Friday, February 27, 2009

Deidra Greenleaf Allan: THE STONES OF WICKLOW


The car stops so I can get out. Crossing the black belt of highway that girdles these moors, I step onto the bog, whose thick moss pelt gives way beneath me as I climb. On the summit I find them, sitting atop a boulder, looking east over the low-breasted hills toward Mullaghcleevaun Mountain. The sky is bleak and ceremonial. Clouds cling to the crests as if unable to tear themselves away. In the eerie silence, only my labored breath and stumbling footsteps. Despite the commotion, their granite faces remain fixed on the horizon. I long to ask them what is theirs alone to know, to touch their old, grey lichened faces, but I am afraid to put my human scent upon them.


On this hilltop
no sound but the distant
car radio.


by Deidra Lyngard
Flourtown, Pennsylvania

Tuesday, February 24, 2009

Gina: AROUND TOWN


I hesitate.

Stepping sideways through the unfamiliar door, I shuffle between sagging, purpose-built shelves, moving slowly to give my eyes time to adjust.
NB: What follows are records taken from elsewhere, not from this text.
==> src/rtl/rs_bank_pkg.sv <==
// Shared constants and types for the rs_flag_bank flag cells.
// MODE selects conflict resolution, EDGE selects level or rising-edge request sampling.
package rs_bank_pkg;

  localparam int unsigned RS_RDOM   = 0;
  localparam int unsigned RS_SDOM   = 1;
  localparam int unsigned RS_TOGGLE = 2;

  localparam int unsigned RS_LEVEL = 0;
  localparam int unsigned RS_EDGE  = 1;

  // Encoded as {set_ev, rst_ev} so the pair can be cast directly.
  typedef enum logic [1:0] {
    EvNone = 2'b00,
    EvRst  = 2'b01,
    EvSet  = 2'b10,
    EvBoth = 2'b11
  } rs_ev_e;

  function automatic logic resolve_conflict(int unsigned mode, logic q_cur);
    logic res;
    unique case (mode)
      RS_SDOM:   res = 1'b1;
      RS_TOGGLE: res = ~q_cur;
      default:   res = 1'b0;
    endcase
    return res;
  endfunction

endpackage

==> src/rtl/rs_cell.sv <==
// One set/reset flag channel: edge history, event decode, and complementary q/qn registers.
// rise flags a 0->1 transition of q on the coming edge; conflict flags a set/reset collision.
module rs_cell
  import rs_bank_pkg::*;
#(
  parameter int unsigned NR   = 2,
  parameter int unsigned MODE = RS_RDOM,
  parameter int unsigned EDGE = RS_LEVEL
) (
  input  logic          clk,
  input  logic          reset_n,
  input  logic          clr,
  input  logic          s,
  input  logic [NR-1:0] r,
  output logic          q,
  output logic          qn,
  output logic          rise,
  output logic          conflict
);

  logic   q_q, q_d;
  logic   qn_q;
  logic   s_d_q, rsum_d_q;
  logic   rsum;
  logic   set_ev, rst_ev;
  rs_ev_e ev;

  always_comb begin
    rsum   = |r;
    set_ev = (EDGE == RS_EDGE) ? (s & ~s_d_q) : s;
    rst_ev = (EDGE == RS_EDGE) ? (rsum & ~rsum_d_q) : rsum;
    ev     = rs_ev_e'({set_ev, rst_ev});
  end

  always_comb begin
    q_d = q_q;
    unique case (ev)
      EvSet:   q_d = 1'b1;
      EvRst:   q_d = 1'b0;
      EvBoth:  q_d = resolve_conflict(MODE, q_q);
      default: q_d = q_q;
    endcase
    if (clr) begin
      q_d = 1'b0;
    end
  end

  always_comb begin
    conflict = (ev == EvBoth) & ~clr;
    rise     = q_d & ~q_q;
  end

  // History keeps sampling through clr so edges stay relative to the real input.
  always_ff @(posedge clk or negedge reset_n) begin
    if (!reset_n) begin
      q_q      <= 1'b0;
      qn_q     <= 1'b1;
      s_d_q    <= 1'b0;
      rsum_d_q <= 1'b0;
    end else begin
      q_q      <= q_d;
      qn_q     <= ~q_d;
      s_d_q    <= s;
      rsum_d_q <= rsum;
    end
  end

  assign q  = q_q;
  assign qn = qn_q;

endmodule

==> src/rtl/rs_flag_bank.sv <==
// Bank of CH set/reset flag cells with a saturating conflict counter and an
// acknowledged rising-edge interrupt. clr overrides every other input.
module rs_flag_bank
  import rs_bank_pkg::*;
#(
  parameter int unsigned CH    = 4,
  parameter int unsigned NR    = 2,
  parameter int unsigned MODE  = RS_RDOM,
  parameter int unsigned EDGE  = RS_LEVEL,
  parameter int unsigned CNT_W = 8
) (
  input  logic             clk,
  input  logic             reset_n,
  input  logic [CH-1:0]    s,
  input  logic [CH*NR-1:0] r,
  input  logic             clr,
  input  logic             irq_ack,
  output logic [CH-1:0]    q,
  output logic [CH-1:0]    qn,
  output logic             irq,
  output logic [CH-1:0]    irq_src,
  output logic [CNT_W-1:0] conflict_cnt
);

  logic [CH-1:0]    rise;
  logic [CH-1:0]    conflict;
  logic [CH-1:0]    irq_src_q, irq_src_d;
  logic [CNT_W-1:0] cnt_q, cnt_d;

  for (genvar i = 0; i < CH; i++) begin : g_cell
    rs_cell #(
      .NR   (NR),
      .MODE (MODE),
      .EDGE (EDGE)
    ) u_cell (
      .clk      (clk),
      .reset_n  (reset_n),
      .clr      (clr),
      .s        (s[i]),
      .r        (r[i*NR +: NR]),
      .q        (q[i]),
      .qn       (qn[i]),
      .rise     (rise[i]),
      .conflict (conflict[i])
    );
  end

  // An ack drops only bits already pending; a rise in the same cycle survives.
  always_comb begin
    irq_src_d = irq_src_q;
    if (clr) begin
      irq_src_d = '0;
    end else if (irq_ack) begin
      irq_src_d = rise;
    end else begin
      irq_src_d = irq_src_q | rise;
    end
  end

  always_comb begin
    cnt_d = cnt_q;
    if (clr) begin
      cnt_d = '0;
    end else if ((|conflict) && (cnt_q != {CNT_W{1'b1}})) begin
      cnt_d = cnt_q + CNT_W'(1);
    end
  end

  always_ff @(posedge clk or negedge reset_n) begin
    if (!reset_n) begin
      irq_src_q <= '0;
      cnt_q     <= '0;
    end else begin
      irq_src_q <= irq_src_d;
      cnt_q     <= cnt_d;
    end
  end

  assign irq_src      = irq_src_q;
  assign irq          = |irq_src_q;
  assign conflict_cnt = cnt_q;

endmodule

==> config.mk <==
export PLATFORM = sky130hd
export DESIGN_NAME = rs_flag_bank
export DESIGN_NICKNAME = d
export VERILOG_FILES = /design/src/rtl/rs_bank_pkg.sv /design/src/rtl/rs_cell.sv /design/src/rtl/rs_flag_bank.sv
export SDC_FILE = /design/constraint.sdc
export NUM_CORES = 1
export LEC_CHECK = 0
export CAP_MARGIN = 10
export CORE_MARGIN = 2
export CORE_UTILIZATION = 30
export DETAILED_ROUTE_END_ITERATION = 12
export PLACE_DENSITY = 0.61
export SYNTH_ARGS = -nofsm -noshare
export SYNTH_HDL_FRONTEND = slang
export SYNTH_SLANG_ARGS = --single-unit
==> constraint.sdc <==
create_clock -name clk -period 2.01 [get_ports clk]
set_clock_uncertainty 0.05 [all_clocks]
set_input_delay 0.402 -clock clk [delete_from_list [all_inputs] [get_ports clk]]
set_output_delay 0.402 -clock clk [all_outputs]
set_load 0.01 [all_outputs]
A spill of cracked spines, piled one on top of the other bulging floor-to-ceiling marked by the occasional cock-eyed, hand-written sign, a promise of some kind of order.

shadows
curtain the alcove—
a beard coughs

Sections run into each other; Literature, Do-It-Yourself, History, Cooking is separated from Self Help turning a corner

You will find Tasmania along a wall down the hallway, past a sprawling jumble of random miscellany and comics. There is nothing here for me. I head for the street.

Fantasy
by the disappearing staircase
I hesitate.


by Gina
Launceton, Tasmania, Australia
first published in
Moonset, May 2008

Saturday, February 21, 2009

Ruth Holzer: PROSPER STREET, NEW BRUNSWICK


I had a summer job at the psych lab, feeding white rats and cleaning cages, and managed to find a place in the most desirable student residence in town: a spacious four-story house, with a yard, external staircases, odd corners, porches front and back, side entrances, and basement rooms. A crowd of people lived there, coming and going without getting in each other’s way. We might have appeared to be average, some of us even below; but out of that house came artists, actors, and a philosophy professor.


from my cubicle
a view
of the parking lot


by Ruth Holzer
Herndon, Virginia

Wednesday, February 18, 2009

Deidra Greenleaf Allan: CAPE MAY


The fuschia and lavender facades of the Victorian B & Bs stare out across Beach Avenue, porches salt grizzled and blown with snow. From my window, nothing but cloud-packed sky and empty avenues. Even the seagulls hang in the sky as if painted. The whole town holds itself, like Hokusai’s wave, in frozen anticipation.


My pen
on the table
full of ink


by Deidra Lyngard
Flourtown, Pennsylvania

Sunday, February 15, 2009

Ken Jones: THE PROJECT


Rising eight hundred feet from the sheep-scattered pastures, oak, ash and birch, how skeletal and delicate they look, under rolling clouds, and framed in the study window.

Pink multi file
the worn elastic
snapped

Dog-eared foolscap of eleven sections. For a paper man a cardboard grave. Still filled with the previous project, a workshop on the Three Heavenly Messengers of Sickness, Old Age, & Death. What a jolly group that was—all things considered. The paper for recycling, but the leftover paper clips into the “Cough Lozenges” tin. After nearly eighty years what a relief to stick on a new label and to write, with the bold flourish of self-deception: “END GAME”.

Long corridor
the shadow
shackled to each foot

A lifetime muffled in projects. At age ten, a plan and elevation for a toy fort. The battleship grey filing cabinet stuffed full. And so many “gone away; return to sender”:

The last address book—
spread across dead friends
blankets of correction fluid

Bulldog clips grasp Co-op cheque stubs, and, in a marbled box, certificates, diplomas and degrees in imitation parchment. Old passport photos portray a sinister-looking succession, each pleading his lifelong lawsuit against reality.

Yellow telegram
the pasted strips of text
my father’s death

I laugh at my own funeral oration, so solemnly intoned and recorded when a precocious forty year old. Poking charred diaries. A lifetime of stories told to myself, one as good as another. Knock, knock. Is there anyone there?

Old summer house
settling out of true
to how it needs to be

Finally, the sending out of invitations to the Graceful Exit Party. From that celebratory wake I alone shall depart sober. And, on the back door, hammer the bottom line of a closed book:

Winter twilight
cutting timber by the Rheidol
all there is to know


by Ken Jones
Aberystwyth, Wales
from the forthcoming haibun collection, Stone Leeks (2009)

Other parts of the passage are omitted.